Cydylo's work is even less innovative. She seeks, as she says in her artist's statement, "specific allusions to Victorian constraint and more generalized, surreal indications of social interaction," which translates, it seems, to lots of cut-out dresses in black and white stuck on walls. Cheap Mattisse cut-out imitations, maybe, but little more.
As for photography, we get more of the sorts of images of girls growing up too fast and women wizened too young that already saturate the art world. This didn't stop the curators from including Jocelyn Lee's work. The standard little girl wearing make-up, complete with dyed hair and a bikini, is by now tired and almost traditional. Lee presents nothing new; in fact, her contorted fruit photographs aren't even grotesque, but simply run-of-the-mill. She wishes for a contorted crab apple to signify the state of humanity in the modern world, beauty destroyed by convention and expectation. Such a perspective, unfortunately, has been taken a few too many times already, and Lee adds nothing to this overplayed theme.
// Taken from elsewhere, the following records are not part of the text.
Context: an optimization exercise on an open-source flow, tuned for small area. The choices shown serve that exercise and are no tape-out recipe. Only simulation tests tie the RTL to the original design; equivalence was not proved. Power figures rest on the tool's default switching activity, not on a simulated workload.

--- constraint.sdc ---
create_clock -name core_clock -period 12.0 [get_ports {clk}]
set_input_delay 2.4000 -clock core_clock [delete_from_list [all_inputs] [get_ports {clk}]]
set_output_delay 2.4000 -clock core_clock [all_outputs]
set_load 0.01 [all_outputs]
--- run.sh ---
#!/bin/bash
# synth_recipe.tcl (not shown) runs the flow's synth.tcl, then flattens the netlist and writes it again
# the make line also repeats each setting of config.mk as NAME=value (left out here)
make -C /OpenROAD-flow-scripts/flow DESIGN_CONFIG=/design/flow/config.mk WORK_HOME=/design/flow/orfs CLKGATE_MAP_FILE= SYNTH_SCRIPT=/design/flow/synth_recipe.tcl finish
--- design.v ---
module keyscan_key (
    input  wire        clk,
    input  wire        rst,
    input  wire        step,       
    input  wire        sample,     
    input  wire        force_ch,   
    input  wire [15:0] cfg_np,
    input  wire [15:0] cfg_nr,
    input  wire [15:0] cfg_l1,
    input  wire [15:0] cfg_l2,
    input  wire [15:0] cfg_l3,
    input  wire [15:0] cfg_ndc,
    output wire [3:0]  state_nx,   
    output reg         emit,       
    output reg  [2:0]  emit_kind,
    output reg  [3:0]  emit_state
);
    localparam [3:0] S_IDLE = 4'd0, S_PD  = 4'd1, S_PRS = 4'd2, S_LP1 = 4'd3,
                     S_LP2  = 4'd4, S_LP3 = 4'd5, S_CH  = 4'd6, S_RD  = 4'd7,
                     S_WS   = 4'd8;
    localparam [2:0] K_SHORT = 3'd1, K_LP1 = 3'd2, K_LP2 = 3'd3, K_LP3 = 3'd4,
                     K_DCLICK = 3'd5;
    reg [3:0]  state, prior;
    reg [15:0] idle, held;
    reg [7:0]  clicks;
    reg [3:0]  n_state, n_prior;
    reg [15:0] n_idle, n_held;
    reg [7:0]  n_clicks;
    wire [15:0] idle_inc   = (idle == 16'hFFFF) ? idle : idle + 16'd1;
    wire [15:0] held_inc   = (held == 16'hFFFF) ? held : held + 16'd1;
    wire [7:0]  clicks_inc = (clicks == 8'hFF) ? clicks : clicks + 8'd1;
    reg [2:0] classify;
    always @* begin
        if (held >= cfg_l3)      classify = K_LP3;
        else if (held >= cfg_l2) classify = K_LP2;
        else if (held >= cfg_l1) classify = K_LP1;
        else                     classify = K_SHORT;
    end
    always @* begin
        n_state    = state;
        n_prior    = prior;
        n_idle     = idle;
        n_held     = held;
        n_clicks   = clicks;
        emit       = 1'b0;
        emit_kind  = K_SHORT;
        emit_state = S_IDLE;
        case (state)
            S_IDLE: begin
                if (sample) begin
                    n_prior = S_IDLE;
                    n_idle  = 16'd0;
                    n_state = S_PD;
                end
            end
            S_PD: begin
                if (sample) begin
                    n_idle = idle_inc;
                    if (idle_inc >= cfg_np) begin
                        n_held     = 16'd0;
                        n_clicks   = clicks_inc;
                        n_state    = S_PRS;
                        emit       = 1'b1;
                        emit_kind  = K_SHORT;
                        emit_state = S_PRS;
                    end
                end else if (prior == S_IDLE) begin
                    n_state  = S_IDLE;
                    n_prior  = S_IDLE;
                    n_idle   = 16'd0;
                    n_held   = 16'd0;
                    n_clicks = 8'd0;
                end else begin
                    n_state = prior;
                end
            end
            S_PRS, S_LP1, S_LP2, S_LP3: begin
                if (sample) begin
                    n_held = held_inc;
                    if (state == S_PRS && clicks == 8'd1 && held_inc == cfg_l1) begin
                        n_state    = S_LP1;
                        emit       = 1'b1;
                        emit_kind  = K_LP1;
                        emit_state = S_LP1;
                    end else if (state == S_LP1 && held_inc == cfg_l2) begin
                        n_state    = S_LP2;
                        emit       = 1'b1;
                        emit_kind  = K_LP2;
                        emit_state = S_LP2;
                    end else if (state == S_LP2 && held_inc == cfg_l3) begin
                        n_state    = S_LP3;
                        emit       = 1'b1;
                        emit_kind  = K_LP3;
                        emit_state = S_LP3;
                    end
                end else begin
                    n_prior = state;
                    n_idle  = 16'd0;
                    n_state = S_RD;
                end
            end
            S_CH: begin
                if (!sample) begin
                    n_prior = S_CH;
                    n_idle  = 16'd0;
                    n_state = S_RD;
                end
            end
            S_RD: begin
                if (sample) begin
                    n_state = prior;
                end else begin
                    n_idle = idle_inc;
                    if (idle_inc >= cfg_nr) begin
                        if (prior == S_CH) begin
                            n_state  = S_IDLE;
                            n_prior  = S_IDLE;
                            n_idle   = 16'd0;
                            n_held   = 16'd0;
                            n_clicks = 8'd0;
                        end else begin
                            n_idle  = 16'd0;
                            n_state = S_WS;
                        end
                    end
                end
            end
            S_WS: begin
                if (sample) begin
                    n_prior = S_WS;
                    n_idle  = 16'd0;
                    n_state = S_PD;
                end else begin
                    n_idle = idle_inc;
                    if (idle_inc >= cfg_ndc) begin
                        emit       = 1'b1;
                        emit_kind  = (clicks >= 8'd2) ? K_DCLICK : classify;
                        emit_state = S_IDLE;
                        n_state    = S_IDLE;
                        n_prior    = S_IDLE;
                        n_idle     = 16'd0;
                        n_held     = 16'd0;
                        n_clicks   = 8'd0;
                    end
                end
            end
            default: begin
                n_state  = S_IDLE;
                n_prior  = S_IDLE;
                n_idle   = 16'd0;
                n_held   = 16'd0;
                n_clicks = 8'd0;
            end
        endcase
    end
    assign state_nx = n_state;
    always @(posedge clk) begin
        if (rst) begin
            state  <= S_IDLE;
            prior  <= S_IDLE;
            idle   <= 16'd0;
            held   <= 16'd0;
            clicks <= 8'd0;
        end else if (step) begin
            state  <= force_ch ? S_CH : n_state;
            prior  <= n_prior;
            idle   <= n_idle;
            held   <= n_held;
            clicks <= n_clicks;
        end
    end
endmodule
module keyscan16 (
    input  wire        clk,
    input  wire        rst,
    input  wire [15:0] cfg_np,
    input  wire [15:0] cfg_nr,
    input  wire [15:0] cfg_l1,
    input  wire [15:0] cfg_l2,
    input  wire [15:0] cfg_l3,
    input  wire [15:0] cfg_ndc,
    input  wire        scan,
    input  wire [15:0] keys,
    input  wire        clear,
    output wire        ready,
    output reg  [7:0]  ev_key,
    output reg  [2:0]  ev_kind,
    output reg  [3:0]  ev_state,
    output reg  [15:0] ev_mask
);
    localparam [3:0] S_IDLE = 4'd0, S_PRS = 4'd2, S_LP1 = 4'd3, S_LP2 = 4'd4,
                     S_LP3  = 4'd5, S_CH  = 4'd6;
    localparam [2:0] K_NONE = 3'd0, K_CPRESS = 3'd6, K_CRELEASE = 3'd7;
    wire [63:0] state_nx;
    wire [15:0] emit;
    wire [47:0] emit_kind;
    wire [63:0] emit_state;
    wire [15:0] force_ch;
    reg active;
    genvar g;
    generate
        for (g = 0; g < 16; g = g + 1) begin : key
            keyscan_key u_key (
                .clk        (clk),
                .rst        (rst),
                .step       (scan),
                .sample     (keys[g]),
                .force_ch   (force_ch[g]),
                .cfg_np     (cfg_np),
                .cfg_nr     (cfg_nr),
                .cfg_l1     (cfg_l1),
                .cfg_l2     (cfg_l2),
                .cfg_l3     (cfg_l3),
                .cfg_ndc    (cfg_ndc),
                .state_nx   (state_nx[4*g +: 4]),
                .emit       (emit[g]),
                .emit_kind  (emit_kind[3*g +: 3]),
                .emit_state (emit_state[4*g +: 4])
            );
        end
    endgenerate
    reg [15:0] cand_mask, held_mask;
    reg [4:0]  cand_count;
    integer i;
    always @* begin
        cand_mask  = 16'd0;
        held_mask  = 16'd0;
        cand_count = 5'd0;
        for (i = 0; i < 16; i = i + 1) begin
            case (state_nx[4*i +: 4])
                S_PRS, S_LP1, S_LP2, S_LP3: begin
                    cand_mask[i] = 1'b1;
                    held_mask[i] = 1'b1;
                end
                S_CH: held_mask[i] = 1'b1;
                default: ;
            endcase
            cand_count = cand_count + {4'd0, cand_mask[i]};
        end
    end
    wire combo_press   = (cand_count >= 5'd2);
    wire combo_release = !combo_press && active && (held_mask == 16'd0);
    assign force_ch = combo_press ? cand_mask : 16'd0;
    reg        key_emit;
    reg [7:0]  key_idx;
    reg [2:0]  key_kind;
    reg [3:0]  key_state;
    always @* begin
        key_emit  = 1'b0;
        key_idx   = 8'd0;
        key_kind  = K_NONE;
        key_state = S_IDLE;
        for (i = 0; i < 16; i = i + 1) begin
            if (emit[i]) begin
                key_emit  = 1'b1;
                key_idx   = i[7:0];
                key_kind  = emit_kind[3*i +: 3];
                key_state = emit_state[4*i +: 4];
            end
        end
    end
    assign ready = 1'b1;
    always @(posedge clk) begin
        if (rst) begin
            active   <= 1'b0;
            ev_key   <= 8'hFF;
            ev_kind  <= K_NONE;
            ev_state <= S_IDLE;
            ev_mask  <= 16'd0;
        end else if (scan) begin
            if (combo_press) begin
                active   <= 1'b1;
                ev_key   <= 8'hFF;
                ev_kind  <= K_CPRESS;
                ev_state <= S_CH;
                ev_mask  <= held_mask;
            end else if (combo_release) begin
                active   <= 1'b0;
                ev_key   <= 8'hFF;
                ev_kind  <= K_CRELEASE;
                ev_state <= S_IDLE;
                ev_mask  <= 16'd0;
            end else if (key_emit) begin
                ev_key   <= key_idx;
                ev_kind  <= key_kind;
                ev_state <= key_state;
                ev_mask  <= 16'd0;
            end
        end else if (clear) begin
            ev_key   <= 8'hFF;
            ev_kind  <= K_NONE;
            ev_state <= S_IDLE;
            ev_mask  <= 16'd0;
        end
    end
endmodule
--- config.mk ---
export PLATFORM = sky130hd
export DESIGN_NAME = keyscan16
export DESIGN_NICKNAME = keyscan16
export VERILOG_FILES = /design/flow/design.v
export SDC_FILE = /design/flow/constraint.sdc
export NUM_CORES = 8
export LEC_CHECK = 0
export CAP_MARGIN = 20
export CORE_MARGIN = 2
export CORE_UTILIZATION = 40
export SLEW_MARGIN = 20
==> run notes <==
## state kept, by name (all words and copies together), names as in the netlist, 5 cells and up
name,flops
key.u_key.prior,64
ev_key,5
key.u_key.clicks,128
key.u_key.idle,256
key.u_key.state,64
ev_mask,16
key.u_key.held,256
## metal layers
metal | part of all wire | vias to the layer above | track usage | wire (um)
met4 | 0.089 | 22 | 0.302 | 51700
met1 | 0.39 | 58600 | 0.508 | 227000
li1 | - | 55900 | - | -
met5 | 0.00027 | - | 0 | 157
met3 | 0.14 | 2083 | 0.144 | 80300
met2 | 0.38 | 8476 | 0.551 | 224000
There is a glimmer of hope in the form of Level Best, a sort of white plastic sculpting material which is Amy Podmore's favorite medium. Her sculpture is about the only thing zany and creative in Boston art, if we are to believe that the exhibit is truly representative. Podmore doesn't need to rely on long-winded mission statements to connect with her viewers. A sculpture reminiscent of Wallace and Gromit's The Wrong Trousers actually works as a statement about childhood, with two pairs of trousers, one big and one small, attached precariously by yarn.
Similarly, Podmore even manages to breathe some new life into the old complaint of postmodern isolation. She takes a teddy bear that has only eyes and ears, sews room for Level Best human arms and legs and sticks this figure on a branch of a birch tree set in a line of darker trees. The result is a poignant, even wrenching, display of innocence alone in a cold environment. Podmore's work doesn't actively attempt to be theoretical and, as a result, is not overbearing like everything else in the exhibit.
Though how these artists were chosen is quite clear, thanks to the beauty of an annual art show's bureaucracy, the reason why these artists were chosen is obscure. Besides Podmore, no artist featured shows any sort of creative innovation. If the exhibit is meant to further discussion of feminist theory, that could be done just as easily with a new book-and the Rose's wonderful museum space could be freed up for something that stands on its own as challenging and interesting.